___ Source material
**src/rtl/param_onehot_decoder_seq.sv**
```systemverilog
// Registered N-to-OUT_W one-hot decoder with load/hold and an auto-scan that walks the select.
// Define DECODER_ACTIVE_LOW_EN for an active-low one-hot out (idle value all ones).
module param_onehot_decoder_seq #(
    parameter int SEL_W       = 5,
    parameter int OUT_W       = 1 << SEL_W,
    parameter int STEP_CYCLES = 1
) (
    input  logic             clk,
    input  logic             rst,
    input  logic             en,
    input  logic             clear,
    input  logic             load,
    input  logic [SEL_W-1:0] sel,
    input  logic             scan,
    input  logic             scan_dir,
    output logic [OUT_W-1:0] out,
    output logic [SEL_W-1:0] idx,
    output logic             active,
    output logic             wrap,
    output logic             err
);
    localparam logic [1:0] IDLE = 2'd0;
    localparam logic [1:0] HOLD = 2'd1;
    localparam logic [1:0] SCAN = 2'd2;

`ifdef DECODER_ACTIVE_LOW_EN
    localparam logic [OUT_W-1:0] OUT_IDLE = '1;
    localparam logic [OUT_W-1:0] OUT_INV  = '1;
`else
    localparam logic [OUT_W-1:0] OUT_IDLE = '0;
    localparam logic [OUT_W-1:0] OUT_INV  = '0;
`endif

    // Wrap point is OUT_W-1, not the top of the index range, so partial decoders stay legal.
    localparam logic [SEL_W-1:0] IDX_LAST = SEL_W'(OUT_W - 1);
    localparam logic [15:0]      CNT_LAST = 16'(STEP_CYCLES - 1);

    logic [1:0]       state, state_n;
    logic [SEL_W-1:0] idx_n;
    logic [15:0]      cnt, cnt_n;
    logic             wrap_n, err_n;
    logic [OUT_W-1:0] onehot;

    always_comb begin
        state_n = state;
        idx_n   = idx;
        cnt_n   = cnt;
        wrap_n  = 1'b0;
        err_n   = 1'b0;
        if (clear) begin
            state_n = IDLE;
        end else if (load) begin
            if (32'(sel) >= OUT_W) begin
                state_n = IDLE;
                err_n   = 1'b1;
            end else begin
                state_n = HOLD;
                idx_n   = sel;
            end
        end else begin
            case (state)
                HOLD: begin
                    if (scan) begin
                        state_n = SCAN;
                        cnt_n   = '0;
                    end
                end
                SCAN: begin
                    if (!scan) begin
                        state_n = HOLD;
                    end else if (cnt == CNT_LAST) begin
                        cnt_n = '0;
                        if (!scan_dir) begin
                            wrap_n = (idx == IDX_LAST);
                            idx_n  = wrap_n ? '0 : idx + 1'b1;
                        end else begin
                            wrap_n = (idx == '0);
                            idx_n  = wrap_n ? IDX_LAST : idx - 1'b1;
                        end
                    end else begin
                        cnt_n = cnt + 16'd1;
                    end
                end
                default: ;
            endcase
        end
    end

    assign onehot = {{(OUT_W-1){1'b0}}, 1'b1} << idx_n;

    always_ff @(posedge clk or posedge rst) begin
        if (rst) begin
            state  <= IDLE;
            idx    <= '0;
            cnt    <= '0;
            out    <= OUT_IDLE;
            active <= 1'b0;
            wrap   <= 1'b0;
            err    <= 1'b0;
        end else if (en) begin
            state  <= state_n;
            idx    <= idx_n;
            cnt    <= cnt_n;
            out    <= (state_n == IDLE) ? OUT_IDLE : (onehot ^ OUT_INV);
            active <= (state_n != IDLE);
            wrap   <= wrap_n;
            err    <= err_n;
        end else begin
            wrap <= 1'b0;
            err  <= 1'b0;
        end
    end

endmodule

```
______
* To do *
What is needed is the number of lines in the data that contain "output", given with nothing else.

* Solution to this problem *
5